Background: Severe acute respiratory syndrome coronavirus 2 (SARS-CoV-2) infection has been shown to trigger autoimmunity, and the phenomenon leads to several chronic human diseases such as Type-1 diabetes, Crohn’s disease, vasculitis, Guillian-Barrė syndrome, etc. The mechanism underlying SARS-CoV-2-induced autoimmune response is unknown and is an active area of interest for the researchers.
Objective: The primary objective of this study is to identify the autoantigen markers for the classification of SARS-CoV-2 (COVID-19 positive and negative samples) that trigger an immune response leading to autoimmunity using a machine learning approach that provides information to obtain a more accurate diagnosis for COVID-induced diseases.
Materials and Methods: Our study reports the transcriptomic profile of the long COVID patient's whole blood samples that are collected from 0 to 35th day of acute infection as described in the GSE215865 dataset (1391 Samples after preprocessing: 1233-COVID positive and 158-COVID negative).

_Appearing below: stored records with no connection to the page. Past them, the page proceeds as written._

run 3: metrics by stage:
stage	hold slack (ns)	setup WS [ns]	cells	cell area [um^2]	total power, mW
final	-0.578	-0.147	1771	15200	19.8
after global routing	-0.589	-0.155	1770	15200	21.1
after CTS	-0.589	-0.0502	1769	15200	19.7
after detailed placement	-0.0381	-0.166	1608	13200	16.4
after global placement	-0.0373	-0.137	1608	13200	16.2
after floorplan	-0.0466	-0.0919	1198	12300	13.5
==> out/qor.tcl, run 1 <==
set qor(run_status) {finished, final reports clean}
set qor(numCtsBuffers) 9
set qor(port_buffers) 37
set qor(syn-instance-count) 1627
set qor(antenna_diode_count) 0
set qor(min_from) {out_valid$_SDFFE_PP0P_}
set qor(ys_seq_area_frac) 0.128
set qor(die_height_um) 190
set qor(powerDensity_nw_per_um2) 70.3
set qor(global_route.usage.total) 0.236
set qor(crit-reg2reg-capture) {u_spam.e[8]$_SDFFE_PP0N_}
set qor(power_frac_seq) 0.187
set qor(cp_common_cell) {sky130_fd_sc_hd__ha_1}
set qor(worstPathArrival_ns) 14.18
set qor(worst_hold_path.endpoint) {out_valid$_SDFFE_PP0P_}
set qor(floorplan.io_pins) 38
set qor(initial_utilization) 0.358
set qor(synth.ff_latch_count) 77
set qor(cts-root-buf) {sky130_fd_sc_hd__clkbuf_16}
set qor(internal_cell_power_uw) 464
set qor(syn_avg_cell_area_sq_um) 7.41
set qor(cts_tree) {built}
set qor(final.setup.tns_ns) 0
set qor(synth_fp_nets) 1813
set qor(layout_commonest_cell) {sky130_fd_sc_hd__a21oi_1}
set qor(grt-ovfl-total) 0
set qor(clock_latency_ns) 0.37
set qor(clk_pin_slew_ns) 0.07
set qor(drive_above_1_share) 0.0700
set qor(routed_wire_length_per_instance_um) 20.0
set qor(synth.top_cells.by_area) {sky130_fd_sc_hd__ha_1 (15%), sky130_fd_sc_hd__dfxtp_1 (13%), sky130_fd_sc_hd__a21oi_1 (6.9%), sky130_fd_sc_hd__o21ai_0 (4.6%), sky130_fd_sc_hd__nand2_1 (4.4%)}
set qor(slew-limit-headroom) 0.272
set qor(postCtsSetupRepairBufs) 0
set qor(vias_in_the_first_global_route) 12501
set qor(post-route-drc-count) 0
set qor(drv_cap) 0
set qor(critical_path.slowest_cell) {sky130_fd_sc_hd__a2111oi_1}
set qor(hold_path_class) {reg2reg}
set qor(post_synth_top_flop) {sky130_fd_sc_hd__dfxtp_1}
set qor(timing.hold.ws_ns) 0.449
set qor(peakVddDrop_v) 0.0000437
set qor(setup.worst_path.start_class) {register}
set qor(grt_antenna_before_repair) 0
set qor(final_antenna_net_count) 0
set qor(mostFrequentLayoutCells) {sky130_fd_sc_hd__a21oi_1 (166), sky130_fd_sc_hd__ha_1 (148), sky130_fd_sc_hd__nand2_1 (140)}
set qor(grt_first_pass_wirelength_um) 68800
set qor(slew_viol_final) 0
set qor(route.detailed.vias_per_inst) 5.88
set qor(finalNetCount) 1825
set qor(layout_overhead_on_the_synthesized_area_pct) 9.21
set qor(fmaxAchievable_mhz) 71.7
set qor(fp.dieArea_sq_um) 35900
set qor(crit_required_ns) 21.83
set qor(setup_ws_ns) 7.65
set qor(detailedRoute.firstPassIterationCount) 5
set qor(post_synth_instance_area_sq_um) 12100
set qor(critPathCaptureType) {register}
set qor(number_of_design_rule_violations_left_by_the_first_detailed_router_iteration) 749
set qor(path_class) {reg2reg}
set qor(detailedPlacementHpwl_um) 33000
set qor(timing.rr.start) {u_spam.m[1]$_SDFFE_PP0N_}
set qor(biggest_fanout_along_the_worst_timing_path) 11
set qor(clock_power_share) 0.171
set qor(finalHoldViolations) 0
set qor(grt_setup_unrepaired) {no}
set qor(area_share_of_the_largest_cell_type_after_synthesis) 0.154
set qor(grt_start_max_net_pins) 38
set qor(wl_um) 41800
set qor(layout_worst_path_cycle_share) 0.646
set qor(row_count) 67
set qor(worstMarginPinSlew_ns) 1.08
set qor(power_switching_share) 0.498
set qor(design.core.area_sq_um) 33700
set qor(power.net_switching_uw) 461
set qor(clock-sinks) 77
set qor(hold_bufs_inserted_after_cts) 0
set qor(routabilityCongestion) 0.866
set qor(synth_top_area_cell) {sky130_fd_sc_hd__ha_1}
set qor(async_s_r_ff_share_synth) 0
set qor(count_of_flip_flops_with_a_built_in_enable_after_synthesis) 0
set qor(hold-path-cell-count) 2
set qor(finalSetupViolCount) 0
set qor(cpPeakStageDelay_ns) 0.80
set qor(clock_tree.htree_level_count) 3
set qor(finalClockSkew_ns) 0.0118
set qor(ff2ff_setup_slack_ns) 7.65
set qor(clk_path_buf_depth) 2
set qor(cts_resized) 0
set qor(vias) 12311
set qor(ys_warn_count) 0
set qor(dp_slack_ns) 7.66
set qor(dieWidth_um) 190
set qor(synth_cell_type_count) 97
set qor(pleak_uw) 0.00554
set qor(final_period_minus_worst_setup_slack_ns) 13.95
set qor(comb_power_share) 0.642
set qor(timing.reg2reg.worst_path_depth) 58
`config.mk`:
```
export PLATFORM = sky130hd
export DESIGN_NAME = mx_operand_stage_flat
export DESIGN_NICKNAME = d
export VERILOG_FILES = /design/src/rtl/mx_operand_stage_pkg.sv /design/src/rtl/mx_operand_stage_if.sv /design/src/rtl/mx_operand_sel.sv /design/src/rtl/mx_operand_stage.sv /design/src/flat_wrapper.sv
export SDC_FILE = /design/constraint.sdc
export NUM_CORES = 1
export LEC_CHECK = 0
export BUFFER_PORTS_ARGS = -buffer_cell sky130_fd_sc_hd__buf_2
export CAP_MARGIN = 15
export CORE_MARGIN = 5
export CORE_UTILIZATION = 35
export DETAILED_ROUTE_END_ITERATION = 6
export PLACE_DENSITY = 0.77
export SLEW_MARGIN = 20
export SYNTH_ARGS = -nofsm -noshare
export SYNTH_HDL_FRONTEND = slang
export SYNTH_SLANG_ARGS = --single-unit
```
`constraint.sdc`:
```
create_clock -name clk -period 1.65 [get_ports clk]
set_clock_uncertainty 0.05 [all_clocks]
set_input_delay 0.2475 -clock clk [delete_from_list [all_inputs] [get_ports clk]]
set_output_delay 0.2475 -clock clk [all_outputs]
set_load 0.01 [all_outputs]
```
`src/rtl/fpu_pkg.sv`:
```
// rtl/fpu_pkg.sv - widths, constants and rounding helpers shared by the FP32 add back end
package fpu_pkg;

  localparam int EXP_W   = 8;
  localparam int MAN_W   = 23;
  localparam int SUM_W   = MAN_W + 5;
  localparam int NRM_W   = MAN_W + 4;
  localparam int EXPI_W  = EXP_W + 2;
  localparam int BIAS    = 127;
  localparam int EXP_MAX = 255;

  localparam int RES_W        = 1 + EXP_W + MAN_W;
  localparam int RES_MAN_LSB  = 0;
  localparam int RES_EXP_LSB  = MAN_W;
  localparam int RES_SIGN_BIT = EXP_W + MAN_W;

  typedef enum logic [1:0] {
    RND_RNE = 2'b00,
    RND_RTZ = 2'b01,
    RND_RUP = 2'b10,
    RND_RDN = 2'b11
  } rnd_mode_t;

  function automatic logic round_inc(input rnd_mode_t mode, input logic sign,
                                     input logic lsb, input logic g,
                                     input logic r, input logic s);
    logic inc;
    case (mode)
      RND_RNE: inc = g & (r | s | lsb);
      RND_RTZ: inc = 1'b0;
      RND_RUP: inc = ~sign & (g | r | s);
      default: inc = sign & (g | r | s);
    endcase
    return inc;
  endfunction

  // Overflow goes to infinity only when the mode rounds towards it for this sign.
  function automatic logic ovf_to_inf(input rnd_mode_t mode, input logic sign);
    logic inf;
    case (mode)
      RND_RNE: inf = 1'b1;
      RND_RTZ: inf = 1'b0;
      RND_RUP: inf = ~sign;
      default: inf = sign;
    endcase
    return inf;
  endfunction

endpackage

```
`src/rtl/fpu_lzc27.sv`:
```
// rtl/fpu_lzc27.sv - combinational 27-bit leading-zero counter with all-zero flag
module fpu_lzc27 (
  input  logic [26:0] value,
  output logic [4:0]  count,
  output logic        zero
);

  // Scan upward so the highest set bit makes the last assignment.
  always_comb begin
    count = 5'd27;
    for (int i = 0; i < 27; i++) begin
      if (value[i]) count = 5'(26 - i);
    end
  end

  assign zero = ~|value;

endmodule

```
`src/rtl/fpu_normalize_round.sv`:
```
// rtl/fpu_normalize_round.sv - 3-stage normalise/round/pack back end of the FP32 adder
// Optional FPU_NORM_ROUND_MODE_EN adds the rnd_mode input (RNE/RTZ/RUP/RDN); otherwise RNE only.
module fpu_normalize_round
  import fpu_pkg::*;
(
  input  logic             clk,
  input  logic             rst,
`ifdef FPU_NORM_ROUND_MODE_EN
  input  logic [1:0]       rnd_mode,
`endif
  input  logic             in_valid,
  output logic             in_ready,
  input  logic             in_sign,
  input  logic [EXP_W-1:0] in_exp,
  input  logic [SUM_W-1:0] in_sum,
  output logic             out_valid,
  input  logic             out_ready,
  output logic [RES_W-1:0] out_result,
  output logic             out_ovf,
  output logic             out_unf,
  output logic             out_inexact
);

  logic stall;
  assign stall    = out_valid & ~out_ready;
  assign in_ready = ~stall;

  rnd_mode_t in_mode;
`ifdef FPU_NORM_ROUND_MODE_EN
  assign in_mode = rnd_mode_t'(rnd_mode);
`else
  assign in_mode = RND_RNE;
`endif

  // ---------------- S1: carry shift or leading-zero count ----------------
  logic [4:0] lzc_count;
  logic       lzc_zero;
  logic       carry;

  assign carry = in_sum[SUM_W-1];

  fpu_lzc27 u_lzc (
    .value (in_sum[NRM_W-1:0]),
    .count (lzc_count),
    .zero  (lzc_zero)
  );

  logic                     s1_valid;
  logic                     s1_sign;
  logic                     s1_zero;
  rnd_mode_t                s1_mode;
  logic signed [EXPI_W-1:0] s1_exp;
  logic [4:0]               s1_lzc;
  logic [NRM_W-1:0]         s1_mant;

  always_ff @(posedge clk) begin
    if (rst) begin
      s1_valid <= 1'b0;
    end else if (!stall) begin
      s1_valid <= in_valid;
      s1_sign  <= in_sign;
      s1_zero  <= lzc_zero & ~carry;
      s1_mode  <= in_mode;
      if (carry) begin
        // The bit shifted out joins the sticky bit.
        s1_mant <= {in_sum[SUM_W-1:2], in_sum[1] | in_sum[0]};
        s1_exp  <= $signed({2'b00, in_exp}) + 10'sd1;
        s1_lzc  <= 5'd0;
      end else begin
        s1_mant <= in_sum[NRM_W-1:0];
        s1_exp  <= $signed({2'b00, in_exp});
        s1_lzc  <= lzc_count;
      end
    end
  end

  // ---------------- S2: left shift, exponent adjust, flush detect ----------------
  logic [NRM_W-1:0]         s2_mant_d;
  logic signed [EXPI_W-1:0] s2_exp_d;
  logic                     s2_unf_d;

  assign s2_mant_d = s1_mant << s1_lzc;
  assign s2_exp_d  = s1_exp - $signed({{(EXPI_W-5){1'b0}}, s1_lzc});
  assign s2_unf_d  = ~s1_zero & (s2_exp_d[EXPI_W-1] | (s2_exp_d == '0));

  logic                     s2_valid;
  logic                     s2_sign;
  logic                     s2_zero;
  logic                     s2_unf;
  rnd_mode_t                s2_mode;
  logic signed [EXPI_W-1:0] s2_exp;
  logic [NRM_W-1:0]         s2_mant;

  always_ff @(posedge clk) begin
    if (rst) begin
      s2_valid <= 1'b0;
    end else if (!stall) begin
      s2_valid <= s1_valid;
      s2_sign  <= s1_sign;
      s2_zero  <= s1_zero;
      s2_unf   <= s2_unf_d;
      s2_mode  <= s1_mode;
      s2_exp   <= s2_exp_d;
      s2_mant  <= s2_mant_d;
    end
  end

  // ---------------- S3: round, range check, pack ----------------
  logic [MAN_W:0]           s3_sig;
  logic                     s3_g, s3_r, s3_s;
  logic                     s3_inc;
  logic [MAN_W+1:0]         s3_rnd;
  logic signed [EXPI_W-1:0] s3_exp;
  logic                     s3_ovf;

  assign s3_sig = s2_mant[NRM_W-1:3];
  assign s3_g   = s2_mant[2];
  assign s3_r   = s2_mant[1];
  assign s3_s   = s2_mant[0];
  assign s3_inc = round_inc(s2_mode, s2_sign, s3_sig[0], s3_g, s3_r, s3_s);
  assign s3_rnd = {1'b0, s3_sig} + {{(MAN_W+1){1'b0}}, s3_inc};
  // Carry-out of the significand leaves the fraction all zero; bump the exponent.
  assign s3_exp = s2_exp + $signed({{(EXPI_W-1){1'b0}}, s3_rnd[MAN_W+1]});
  assign s3_ovf = ~s2_zero & ~s2_unf & (s3_exp >= EXP_MAX);

  logic [RES_W-1:0] res_d;
  logic             ovf_d, unf_d, inex_d;

  always_comb begin
    res_d  = '0;
    ovf_d  = 1'b0;
    unf_d  = 1'b0;
    inex_d = s3_g | s3_r | s3_s;
    if (s2_zero) begin
      res_d[RES_SIGN_BIT] = (s2_mode == RND_RDN);
      inex_d              = 1'b0;
    end else if (s2_unf) begin
      res_d[RES_SIGN_BIT] = s2_sign;
      unf_d               = 1'b1;
      inex_d              = 1'b1;
    end else if (s3_ovf) begin
      ovf_d  = 1'b1;
      inex_d = 1'b1;
      res_d[RES_SIGN_BIT] = s2_sign;
      if (ovf_to_inf(s2_mode, s2_sign)) begin
        res_d[RES_EXP_LSB +: EXP_W] = '1;
      end else begin
        res_d[RES_EXP_LSB +: EXP_W] = EXP_W'(EXP_MAX - 1);
        res_d[RES_MAN_LSB +: MAN_W] = '1;
      end
    end else begin
      res_d[RES_SIGN_BIT]         = s2_sign;
      res_d[RES_EXP_LSB +: EXP_W] = s3_exp[EXP_W-1:0];
      res_d[RES_MAN_LSB +: MAN_W] = s3_rnd[MAN_W-1:0];
    end
  end

  always_ff @(posedge clk) begin
    if (rst) begin
      out_valid   <= 1'b0;
      out_result  <= '0;
      out_ovf     <= 1'b0;
      out_unf     <= 1'b0;
      out_inexact <= 1'b0;
    end else if (!stall) begin
      out_valid <= s2_valid;
      if (s2_valid) begin
        out_result  <= res_d;
        out_ovf     <= ovf_d;
        out_unf     <= unf_d;
        out_inexact <= inex_d;
      end
    end
  end

endmodule

```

The binary classification algorithm from the sci-kit learn python library, namely logistic regression and random forest with 10-fold cross-validation, was applied to the processed data, followed by a selection of the 20 best gene features with recursive feature elimination from a set of 10,719 gene features to obtain the classification accuracy of 87%.
Results: The fidgetin, microtubule severing factor (FIGN), SH3 and cysteine-rich domain (STAC), Cadherin-6 (CDH6), docking protein 6 (DOK6), nuclear RNA export factor 3 (NXF3) and maternally expressed 3 (MEG3) are the autoantigens markers identified for classification of COVID-positive and negative samples.
Conclusion: The identified autoantigen markers from transcriptomic datasets using machine learning techniques provide a deeper understanding of COVID-induced diseases and may play an important role as potential diagnostic and drug targets for COVID-19.
Keywords: Single-cell RNA sequencing, machine learning, SARS-CoV-2, biomarkers, autoantigens, type-1 diabetes.